• What the exercise asks
Begin at the line containing "nand2b_1,18" in the entries below and end at the line containing "g_chan.chan_i.dst_addr 64, g_chan.chan_i.xreq_q"; transcribe that range exactly and nothing outside it.

Top of Input records

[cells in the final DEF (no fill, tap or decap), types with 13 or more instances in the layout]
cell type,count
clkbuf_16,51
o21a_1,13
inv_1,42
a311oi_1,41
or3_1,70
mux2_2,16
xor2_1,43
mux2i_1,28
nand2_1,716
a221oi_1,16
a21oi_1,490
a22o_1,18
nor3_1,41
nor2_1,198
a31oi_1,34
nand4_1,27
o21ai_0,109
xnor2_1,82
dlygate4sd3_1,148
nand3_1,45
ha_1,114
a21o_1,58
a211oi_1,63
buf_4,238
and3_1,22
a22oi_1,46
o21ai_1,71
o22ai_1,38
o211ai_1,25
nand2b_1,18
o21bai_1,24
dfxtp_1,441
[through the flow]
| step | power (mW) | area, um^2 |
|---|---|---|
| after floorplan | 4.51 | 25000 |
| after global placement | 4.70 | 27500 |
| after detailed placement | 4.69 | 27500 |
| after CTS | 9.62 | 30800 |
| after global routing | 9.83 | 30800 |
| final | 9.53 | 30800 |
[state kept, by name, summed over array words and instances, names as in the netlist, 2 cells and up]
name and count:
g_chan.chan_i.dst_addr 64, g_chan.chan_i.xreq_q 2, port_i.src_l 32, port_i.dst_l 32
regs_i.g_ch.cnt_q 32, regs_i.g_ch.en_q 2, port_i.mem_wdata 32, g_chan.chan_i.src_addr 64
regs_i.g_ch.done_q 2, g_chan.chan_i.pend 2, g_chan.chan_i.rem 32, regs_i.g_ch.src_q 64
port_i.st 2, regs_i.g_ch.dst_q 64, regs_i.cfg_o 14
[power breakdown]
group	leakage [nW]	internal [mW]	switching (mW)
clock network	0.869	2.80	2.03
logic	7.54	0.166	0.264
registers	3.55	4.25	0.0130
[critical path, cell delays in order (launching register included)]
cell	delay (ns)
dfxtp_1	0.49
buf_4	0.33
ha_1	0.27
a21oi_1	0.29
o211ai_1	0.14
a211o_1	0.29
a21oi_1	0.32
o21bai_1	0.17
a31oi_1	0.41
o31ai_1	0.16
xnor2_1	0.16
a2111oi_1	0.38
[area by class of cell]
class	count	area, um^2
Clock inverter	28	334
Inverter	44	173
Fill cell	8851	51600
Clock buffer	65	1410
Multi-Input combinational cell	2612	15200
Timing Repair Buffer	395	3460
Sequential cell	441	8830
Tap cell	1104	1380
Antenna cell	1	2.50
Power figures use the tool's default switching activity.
`src/rtl/vsa_pkg.sv`:
```
package vsa_pkg;

  typedef enum logic [1:0] {
    SRC_NONE = 2'd0,
    SRC_CPU  = 2'd1,
    SRC_CMD  = 2'd2
  } src_e;

  localparam int unsigned SPR_SLOT_N = 31;
  localparam int unsigned SPR_SLOTS [SPR_SLOT_N] = '{
    28, 92, 162, 170, 188, 220, 252, 316, 348, 380, 444,
    476, 508, 572, 604, 636, 700, 732, 764, 828, 860, 892,
    956, 988, 1020, 1084, 1116, 1148, 1212, 1264, 1330
  };

  // Slot membership of a line position for a given operating mode.
  function automatic logic is_slot(input logic [1:0] m, input int unsigned p);
    logic hit;
    hit = 1'b0;
    case (m)
      2'b00:   hit = (p < 1232) && (p % 8 == 0);
      2'b01:   hit = (p >= 4) && (p <= 1309) && ((p - 4) % 15 == 0);
      default: begin
        for (int i = 0; i < int'(SPR_SLOT_N); i++)
          if (SPR_SLOTS[i] == p) hit = 1'b1;
      end
    endcase
    return hit;
  endfunction

endpackage

```
`src/rtl/vsa_line_timer.sv`:
```
module vsa_line_timer #(
  parameter int LINE_LEN  = 1368,
  parameter int LOOKAHEAD = 16,
  localparam int PW = $clog2(LINE_LEN)
) (
  input  logic          clk,
  input  logic          rst_n,
  input  logic [1:0]    mode,
  output logic [PW-1:0] pos,
  output logic          commit_hit
);
  logic [PW-1:0] pos_q, pos_n, ahead;
  logic [PW:0]   sum;

  always_comb begin
    pos_n = (pos_q == PW'(LINE_LEN - 1)) ? '0 : pos_q + 1'b1;
    sum   = {1'b0, pos_q} + (PW+1)'(LOOKAHEAD);
    ahead = (sum >= (PW+1)'(LINE_LEN)) ? PW'(sum - (PW+1)'(LINE_LEN)) : PW'(sum);
  end

  always_ff @(posedge clk or negedge rst_n) begin
    if (!rst_n) pos_q <= '0;
    else        pos_q <= pos_n;
  end

  assign pos        = pos_q;
  assign commit_hit = vsa_pkg::is_slot(mode, int'(ahead));
endmodule

```
`src/rtl/vsa_req_buf.sv`:
```
module vsa_req_buf #(
  parameter int AW        = 17,
  parameter int DW        = 8,
  parameter bit OVERWRITE = 1'b1
) (
  input  logic          clk,
  input  logic          rst_n,
  input  logic          req,
  input  logic          we,
  input  logic [AW-1:0] addr,
  input  logic [DW-1:0] wdata,
  input  logic          serve,
  output logic          valid,
  output logic          q_we,
  output logic [AW-1:0] q_addr,
  output logic [DW-1:0] q_wdata,
  output logic          dropped
);
  logic accept, valid_q, valid_n;
  logic we_q;
  logic [AW-1:0] addr_q;
  logic [DW-1:0] wdata_q;

  generate
    if (OVERWRITE) begin : g_replace
      assign accept  = req;
      assign dropped = req && valid_q && !serve;
    end else begin : g_hold
      assign accept  = req && !valid_q;
      assign dropped = 1'b0;
    end
  endgenerate

  always_comb begin
    valid_n = valid_q;
    if (serve)  valid_n = 1'b0;
    if (accept) valid_n = 1'b1;
  end

  always_ff @(posedge clk or negedge rst_n) begin
    if (!rst_n) begin
      valid_q <= 1'b0;
      we_q    <= 1'b0;
      addr_q  <= '0;
      wdata_q <= '0;
    end else begin
      valid_q <= valid_n;
      if (accept) begin
        we_q    <= we;
        addr_q  <= addr;
        wdata_q <= wdata;
      end
    end
  end

  assign valid   = valid_q;
  assign q_we    = we_q;
  assign q_addr  = addr_q;
  assign q_wdata = wdata_q;
endmodule

```
`src/rtl/vsa_access.sv`:
```
module vsa_access #(
  parameter int AW      = 17,
  parameter int DW      = 8,
  parameter int ACC_LEN = 6,
  localparam int CW = $clog2(ACC_LEN + 1)
) (
  input  logic          clk,
  input  logic          rst_n,
  input  logic          start,
  input  vsa_pkg::src_e start_src,
  input  logic          we,
  input  logic [AW-1:0] addr,
  input  logic [DW-1:0] wdata,
  output logic          mem_act,
  output logic          mem_we,
  output logic [AW-1:0] mem_addr,
  output logic [DW-1:0] mem_wdata,
  input  logic [DW-1:0] mem_rdata,
  output logic [DW-1:0] rd_data,
  output logic          cpu_rvalid,
  output logic          cmd_rvalid
);
  import vsa_pkg::*;

  logic [CW-1:0] cnt_q, cnt_n;
  src_e          src_q;
  logic          we_q, last, rd_done;
  logic [AW-1:0] addr_q;
  logic [DW-1:0] wdata_q, rd_q;
  logic          cpu_v_q, cmd_v_q;

  always_comb begin
    last    = (cnt_q == CW'(1));
    rd_done = last && !we_q;
    cnt_n   = cnt_q;
    if (cnt_q != '0) cnt_n = cnt_q - 1'b1;
    if (start)       cnt_n = CW'(ACC_LEN);
  end

  always_ff @(posedge clk or negedge rst_n) begin
    if (!rst_n) begin
      cnt_q   <= '0;
      src_q   <= SRC_NONE;
      we_q    <= 1'b0;
      addr_q  <= '0;
      wdata_q <= '0;
      rd_q    <= '0;
      cpu_v_q <= 1'b0;
      cmd_v_q <= 1'b0;
    end else begin
      cnt_q   <= cnt_n;
      cpu_v_q <= rd_done && (src_q == SRC_CPU);
      cmd_v_q <= rd_done && (src_q == SRC_CMD);
      if (start) begin
        src_q   <= start_src;
        we_q    <= we;
        addr_q  <= addr;
        wdata_q <= wdata;
      end
      if (rd_done) rd_q <= mem_rdata;
    end
  end

  assign mem_act    = (cnt_q != '0);
  assign mem_we     = we_q;
  assign mem_addr   = addr_q;
  assign mem_wdata  = wdata_q;
  assign rd_data    = rd_q;
  assign cpu_rvalid = cpu_v_q;
  assign cmd_rvalid = cmd_v_q;
endmodule

```
`src/rtl/vsa_slot_arbiter.sv`:
```
module vsa_slot_arbiter #(
  parameter int LINE_LEN  = 1368,
  parameter int LOOKAHEAD = 16,
  parameter int ACC_LEN   = 6,
  parameter int AW        = 17,
  parameter int DW        = 8,
  parameter int DROP_W    = 16,
  localparam int PW = $clog2(LINE_LEN)
) (
  input  logic              clk,
  input  logic              rst_n,
  input  logic [1:0]        mode,
  input  logic              cpu_req,
  input  logic              cpu_we,
  input  logic [AW-1:0]     cpu_addr,
  input  logic [DW-1:0]     cpu_wdata,
  input  logic              cmd_req,
  input  logic              cmd_we,
  input  logic [AW-1:0]     cmd_addr,
  input  logic [DW-1:0]     cmd_wdata,
  output logic              cmd_stall,
  output logic              mem_act,
  output logic              mem_we,
  output logic [AW-1:0]     mem_addr,
  output logic [DW-1:0]     mem_wdata,
  input  logic [DW-1:0]     mem_rdata,
  output logic [DW-1:0]     rd_data,
  output logic              cpu_rvalid,
  output logic              cmd_rvalid,
  output logic [DROP_W-1:0] cpu_drop_cnt,
  output logic [PW-1:0]     line_pos
);
  import vsa_pkg::*;

  logic          commit_hit;
  logic          cpu_valid, cmd_valid, cpu_drop;
  logic          cpu_q_we, cmd_q_we;
  logic [AW-1:0] cpu_q_addr, cmd_q_addr;
  logic [DW-1:0] cpu_q_wdata, cmd_q_wdata;
  logic          cpu_resv_q, cpu_resv_n, cmd_resv_q, cmd_resv_n;
  logic          serve_cpu, serve_cmd;
  src_e          grant, slot_src;
  src_e          pipe_q [LOOKAHEAD];
  src_e          pipe_n [LOOKAHEAD];
  logic [DROP_W-1:0] drop_q, drop_n;
  logic          acc_we;
  logic [AW-1:0] acc_addr;
  logic [DW-1:0] acc_wdata;

  vsa_line_timer #(.LINE_LEN(LINE_LEN), .LOOKAHEAD(LOOKAHEAD)) timer_i (
    .clk(clk), .rst_n(rst_n), .mode(mode), .pos(line_pos), .commit_hit(commit_hit)
  );

  vsa_req_buf #(.AW(AW), .DW(DW), .OVERWRITE(1'b1)) cpu_buf_i (
    .clk(clk), .rst_n(rst_n), .req(cpu_req), .we(cpu_we), .addr(cpu_addr),
    .wdata(cpu_wdata), .serve(serve_cpu), .valid(cpu_valid), .q_we(cpu_q_we),
    .q_addr(cpu_q_addr), .q_wdata(cpu_q_wdata), .dropped(cpu_drop)
  );

  logic cmd_drop_unused;
  vsa_req_buf #(.AW(AW), .DW(DW), .OVERWRITE(1'b0)) cmd_buf_i (
    .clk(clk), .rst_n(rst_n), .req(cmd_req), .we(cmd_we), .addr(cmd_addr),
    .wdata(cmd_wdata), .serve(serve_cmd), .valid(cmd_valid), .q_we(cmd_q_we),
    .q_addr(cmd_q_addr), .q_wdata(cmd_q_wdata), .dropped(cmd_drop_unused)
  );

  // Commit decision and delay line that carries it to the slot start.
  always_comb begin
    grant = SRC_NONE;
    if (commit_hit) begin
      if (cpu_valid && !cpu_resv_q)      grant = SRC_CPU;
      else if (cmd_valid && !cmd_resv_q) grant = SRC_CMD;
    end
    pipe_n[0] = grant;
    for (int i = 1; i < LOOKAHEAD; i++) pipe_n[i] = pipe_q[i-1];
    slot_src   = pipe_q[LOOKAHEAD-1];
    serve_cpu  = (slot_src == SRC_CPU);
    serve_cmd  = (slot_src == SRC_CMD);
    cpu_resv_n = (cpu_resv_q && !serve_cpu) || (grant == SRC_CPU);
    cmd_resv_n = (cmd_resv_q && !serve_cmd) || (grant == SRC_CMD);
    drop_n     = cpu_drop ? drop_q + 1'b1 : drop_q;
    acc_we     = serve_cpu ? cpu_q_we    : cmd_q_we;
    acc_addr   = serve_cpu ? cpu_q_addr  : cmd_q_addr;
    acc_wdata  = serve_cpu ? cpu_q_wdata : cmd_q_wdata;
  end

  always_ff @(posedge clk or negedge rst_n) begin
    if (!rst_n) begin
      for (int i = 0; i < LOOKAHEAD; i++) pipe_q[i] <= SRC_NONE;
      cpu_resv_q <= 1'b0;
      cmd_resv_q <= 1'b0;
      drop_q     <= '0;
    end else begin
      for (int i = 0; i < LOOKAHEAD; i++) pipe_q[i] <= pipe_n[i];
      cpu_resv_q <= cpu_resv_n;
      cmd_resv_q <= cmd_resv_n;
      drop_q     <= drop_n;
    end
  end

  vsa_access #(.AW(AW), .DW(DW), .ACC_LEN(ACC_LEN)) access_i (
    .clk(clk), .rst_n(rst_n), .start(serve_cpu || serve_cmd), .start_src(slot_src),
    .we(acc_we), .addr(acc_addr), .wdata(acc_wdata),
    .mem_act(mem_act), .mem_we(mem_we), .mem_addr(mem_addr), .mem_wdata(mem_wdata),
    .mem_rdata(mem_rdata), .rd_data(rd_data),
    .cpu_rvalid(cpu_rvalid), .cmd_rvalid(cmd_rvalid)
  );

  assign cmd_stall    = cmd_valid;
  assign cpu_drop_cnt = drop_q;
endmodule

```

Bottom of Input records

• The answer
nand2b_1,18
o21bai_1,24
dfxtp_1,441
[through the flow]
| step | power (mW) | area, um^2 |
|---|---|---|
| after floorplan | 4.51 | 25000 |
| after global placement | 4.70 | 27500 |
| after detailed placement | 4.69 | 27500 |
| after CTS | 9.62 | 30800 |
| after global routing | 9.83 | 30800 |
| final | 9.53 | 30800 |
[state kept, by name, summed over array words and instances, names as in the netlist, 2 cells and up]
name and count:
g_chan.chan_i.dst_addr 64, g_chan.chan_i.xreq_q 2, port_i.src_l 32, port_i.dst_l 32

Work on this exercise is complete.